Stored items:
[Start of section]

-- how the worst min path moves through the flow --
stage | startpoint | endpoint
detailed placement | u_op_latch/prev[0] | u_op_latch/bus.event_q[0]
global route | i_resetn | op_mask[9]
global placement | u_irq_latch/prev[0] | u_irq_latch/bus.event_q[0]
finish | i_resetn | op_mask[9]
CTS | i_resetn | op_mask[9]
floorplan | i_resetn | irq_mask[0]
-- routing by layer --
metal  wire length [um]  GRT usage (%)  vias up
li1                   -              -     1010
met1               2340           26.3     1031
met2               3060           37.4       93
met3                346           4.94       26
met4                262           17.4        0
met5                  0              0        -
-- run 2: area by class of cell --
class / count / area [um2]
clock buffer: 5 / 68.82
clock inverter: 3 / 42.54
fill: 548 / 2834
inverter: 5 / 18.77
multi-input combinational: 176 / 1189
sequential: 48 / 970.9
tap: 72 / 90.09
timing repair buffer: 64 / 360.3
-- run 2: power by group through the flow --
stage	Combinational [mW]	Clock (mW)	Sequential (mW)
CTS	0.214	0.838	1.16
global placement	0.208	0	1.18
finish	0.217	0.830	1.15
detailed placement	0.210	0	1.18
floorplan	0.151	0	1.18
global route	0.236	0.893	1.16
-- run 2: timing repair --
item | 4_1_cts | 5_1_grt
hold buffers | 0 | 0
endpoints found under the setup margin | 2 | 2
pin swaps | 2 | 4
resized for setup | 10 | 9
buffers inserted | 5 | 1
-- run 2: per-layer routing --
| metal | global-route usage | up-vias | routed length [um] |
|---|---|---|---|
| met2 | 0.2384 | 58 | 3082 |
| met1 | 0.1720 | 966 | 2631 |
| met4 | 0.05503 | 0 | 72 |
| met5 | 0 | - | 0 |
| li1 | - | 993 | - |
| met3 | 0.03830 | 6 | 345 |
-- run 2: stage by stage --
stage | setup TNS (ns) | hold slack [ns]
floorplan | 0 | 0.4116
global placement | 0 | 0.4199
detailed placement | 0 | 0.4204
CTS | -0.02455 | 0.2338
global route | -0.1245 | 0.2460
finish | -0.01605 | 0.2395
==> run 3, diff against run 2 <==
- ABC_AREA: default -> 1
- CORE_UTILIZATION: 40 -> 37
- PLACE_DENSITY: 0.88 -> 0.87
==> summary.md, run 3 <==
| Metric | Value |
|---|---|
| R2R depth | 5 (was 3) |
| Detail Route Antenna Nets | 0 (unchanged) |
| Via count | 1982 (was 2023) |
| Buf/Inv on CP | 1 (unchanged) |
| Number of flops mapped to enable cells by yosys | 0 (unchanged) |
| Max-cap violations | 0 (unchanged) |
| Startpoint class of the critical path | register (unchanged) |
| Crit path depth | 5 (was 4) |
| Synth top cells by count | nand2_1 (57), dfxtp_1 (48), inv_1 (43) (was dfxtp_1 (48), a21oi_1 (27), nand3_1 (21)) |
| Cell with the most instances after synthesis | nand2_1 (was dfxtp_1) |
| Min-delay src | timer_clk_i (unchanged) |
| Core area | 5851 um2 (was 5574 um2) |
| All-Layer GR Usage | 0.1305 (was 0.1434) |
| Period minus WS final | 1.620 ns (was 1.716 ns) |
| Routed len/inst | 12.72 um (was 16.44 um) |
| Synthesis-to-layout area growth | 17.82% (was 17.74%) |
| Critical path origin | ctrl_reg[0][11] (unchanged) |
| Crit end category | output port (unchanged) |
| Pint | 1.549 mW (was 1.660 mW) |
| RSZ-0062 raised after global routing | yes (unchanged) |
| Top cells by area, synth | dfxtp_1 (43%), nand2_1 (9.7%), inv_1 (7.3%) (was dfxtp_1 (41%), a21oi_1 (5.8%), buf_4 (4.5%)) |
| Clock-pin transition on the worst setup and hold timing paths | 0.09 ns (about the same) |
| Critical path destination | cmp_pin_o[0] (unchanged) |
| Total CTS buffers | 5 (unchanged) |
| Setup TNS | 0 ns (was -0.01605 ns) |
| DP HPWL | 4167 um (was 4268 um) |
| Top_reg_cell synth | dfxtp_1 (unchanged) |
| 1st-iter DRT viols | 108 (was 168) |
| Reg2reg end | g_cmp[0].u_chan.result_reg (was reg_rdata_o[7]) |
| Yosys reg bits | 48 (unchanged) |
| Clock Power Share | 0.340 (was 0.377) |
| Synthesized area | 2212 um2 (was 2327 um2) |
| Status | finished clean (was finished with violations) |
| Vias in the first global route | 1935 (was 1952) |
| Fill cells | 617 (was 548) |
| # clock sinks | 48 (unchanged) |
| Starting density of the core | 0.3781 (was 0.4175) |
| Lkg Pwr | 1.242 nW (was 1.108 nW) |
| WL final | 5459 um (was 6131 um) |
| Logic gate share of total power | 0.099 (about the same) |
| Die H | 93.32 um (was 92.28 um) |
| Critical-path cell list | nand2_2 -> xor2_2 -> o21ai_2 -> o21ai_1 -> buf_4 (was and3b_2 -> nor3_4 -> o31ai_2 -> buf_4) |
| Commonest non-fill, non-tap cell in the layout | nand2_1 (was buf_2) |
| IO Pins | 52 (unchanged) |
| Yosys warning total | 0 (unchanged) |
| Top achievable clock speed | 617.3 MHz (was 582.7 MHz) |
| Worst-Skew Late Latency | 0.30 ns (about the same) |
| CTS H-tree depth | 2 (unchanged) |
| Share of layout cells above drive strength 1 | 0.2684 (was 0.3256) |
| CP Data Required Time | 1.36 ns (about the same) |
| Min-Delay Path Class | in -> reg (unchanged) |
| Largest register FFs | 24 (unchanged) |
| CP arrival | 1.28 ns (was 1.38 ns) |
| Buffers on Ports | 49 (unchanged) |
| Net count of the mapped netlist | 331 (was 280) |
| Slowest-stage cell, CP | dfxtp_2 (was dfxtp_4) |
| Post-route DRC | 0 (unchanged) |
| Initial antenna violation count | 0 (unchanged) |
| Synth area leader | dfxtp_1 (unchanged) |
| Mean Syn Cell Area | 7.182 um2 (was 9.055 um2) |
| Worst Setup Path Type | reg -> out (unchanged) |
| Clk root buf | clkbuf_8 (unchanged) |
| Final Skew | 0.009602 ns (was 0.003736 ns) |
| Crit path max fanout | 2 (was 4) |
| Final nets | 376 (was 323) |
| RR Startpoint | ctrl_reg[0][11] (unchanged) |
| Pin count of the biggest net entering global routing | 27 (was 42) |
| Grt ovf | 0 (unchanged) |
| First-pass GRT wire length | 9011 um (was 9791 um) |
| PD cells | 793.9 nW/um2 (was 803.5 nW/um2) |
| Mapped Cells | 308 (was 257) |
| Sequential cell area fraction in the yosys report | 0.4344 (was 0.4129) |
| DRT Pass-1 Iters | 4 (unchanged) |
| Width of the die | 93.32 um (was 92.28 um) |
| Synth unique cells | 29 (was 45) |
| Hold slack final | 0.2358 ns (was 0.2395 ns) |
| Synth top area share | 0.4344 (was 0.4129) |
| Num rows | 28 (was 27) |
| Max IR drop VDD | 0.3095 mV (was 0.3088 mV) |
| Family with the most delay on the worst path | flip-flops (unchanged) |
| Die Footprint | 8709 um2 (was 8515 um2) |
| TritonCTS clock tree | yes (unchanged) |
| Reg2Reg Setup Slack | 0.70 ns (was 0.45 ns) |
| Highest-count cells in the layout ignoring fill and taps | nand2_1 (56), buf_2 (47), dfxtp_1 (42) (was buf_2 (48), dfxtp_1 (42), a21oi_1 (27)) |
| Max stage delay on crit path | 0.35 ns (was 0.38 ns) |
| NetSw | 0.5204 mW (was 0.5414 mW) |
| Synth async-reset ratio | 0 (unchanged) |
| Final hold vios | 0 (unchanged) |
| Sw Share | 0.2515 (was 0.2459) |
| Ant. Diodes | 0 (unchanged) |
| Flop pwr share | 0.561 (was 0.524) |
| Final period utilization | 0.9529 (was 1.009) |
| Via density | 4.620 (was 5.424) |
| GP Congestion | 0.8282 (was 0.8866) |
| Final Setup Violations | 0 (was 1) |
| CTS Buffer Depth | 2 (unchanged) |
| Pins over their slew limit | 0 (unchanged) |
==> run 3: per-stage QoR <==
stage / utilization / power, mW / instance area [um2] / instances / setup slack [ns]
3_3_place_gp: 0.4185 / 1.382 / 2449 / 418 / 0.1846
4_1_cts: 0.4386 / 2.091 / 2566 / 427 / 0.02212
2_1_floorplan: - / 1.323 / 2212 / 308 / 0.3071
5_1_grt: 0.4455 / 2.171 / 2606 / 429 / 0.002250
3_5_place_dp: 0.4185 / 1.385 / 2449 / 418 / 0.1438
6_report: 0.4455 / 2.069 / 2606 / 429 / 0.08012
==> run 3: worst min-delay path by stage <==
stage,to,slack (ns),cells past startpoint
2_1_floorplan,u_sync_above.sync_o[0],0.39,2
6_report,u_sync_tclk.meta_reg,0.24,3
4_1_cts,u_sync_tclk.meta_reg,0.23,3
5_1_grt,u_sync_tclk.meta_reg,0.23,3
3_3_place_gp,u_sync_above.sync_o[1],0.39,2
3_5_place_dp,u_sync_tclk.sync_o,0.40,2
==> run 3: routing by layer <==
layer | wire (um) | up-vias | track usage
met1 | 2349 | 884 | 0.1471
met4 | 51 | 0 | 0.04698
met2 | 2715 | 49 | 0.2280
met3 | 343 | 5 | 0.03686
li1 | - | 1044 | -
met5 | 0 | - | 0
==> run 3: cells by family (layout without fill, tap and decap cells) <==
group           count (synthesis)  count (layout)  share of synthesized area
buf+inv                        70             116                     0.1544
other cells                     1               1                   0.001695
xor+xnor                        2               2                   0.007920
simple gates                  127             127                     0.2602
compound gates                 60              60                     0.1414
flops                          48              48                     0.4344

[End of section]

## [Task objective]
Copy out, exactly and alone, the lines of the entries above between the ones holding "Buffer Depth | 2 (unchanged) |" and "4_1_cts: 0.4386 /", inclusive.

## [Result of the task]
| CTS Buffer Depth | 2 (unchanged) |
| Pins over their slew limit | 0 (unchanged) |
==> run 3: per-stage QoR <==
stage / utilization / power, mW / instance area [um2] / instances / setup slack [ns]
3_3_place_gp: 0.4185 / 1.382 / 2449 / 418 / 0.1846
4_1_cts: 0.4386 / 2.091 / 2566 / 427 / 0.02212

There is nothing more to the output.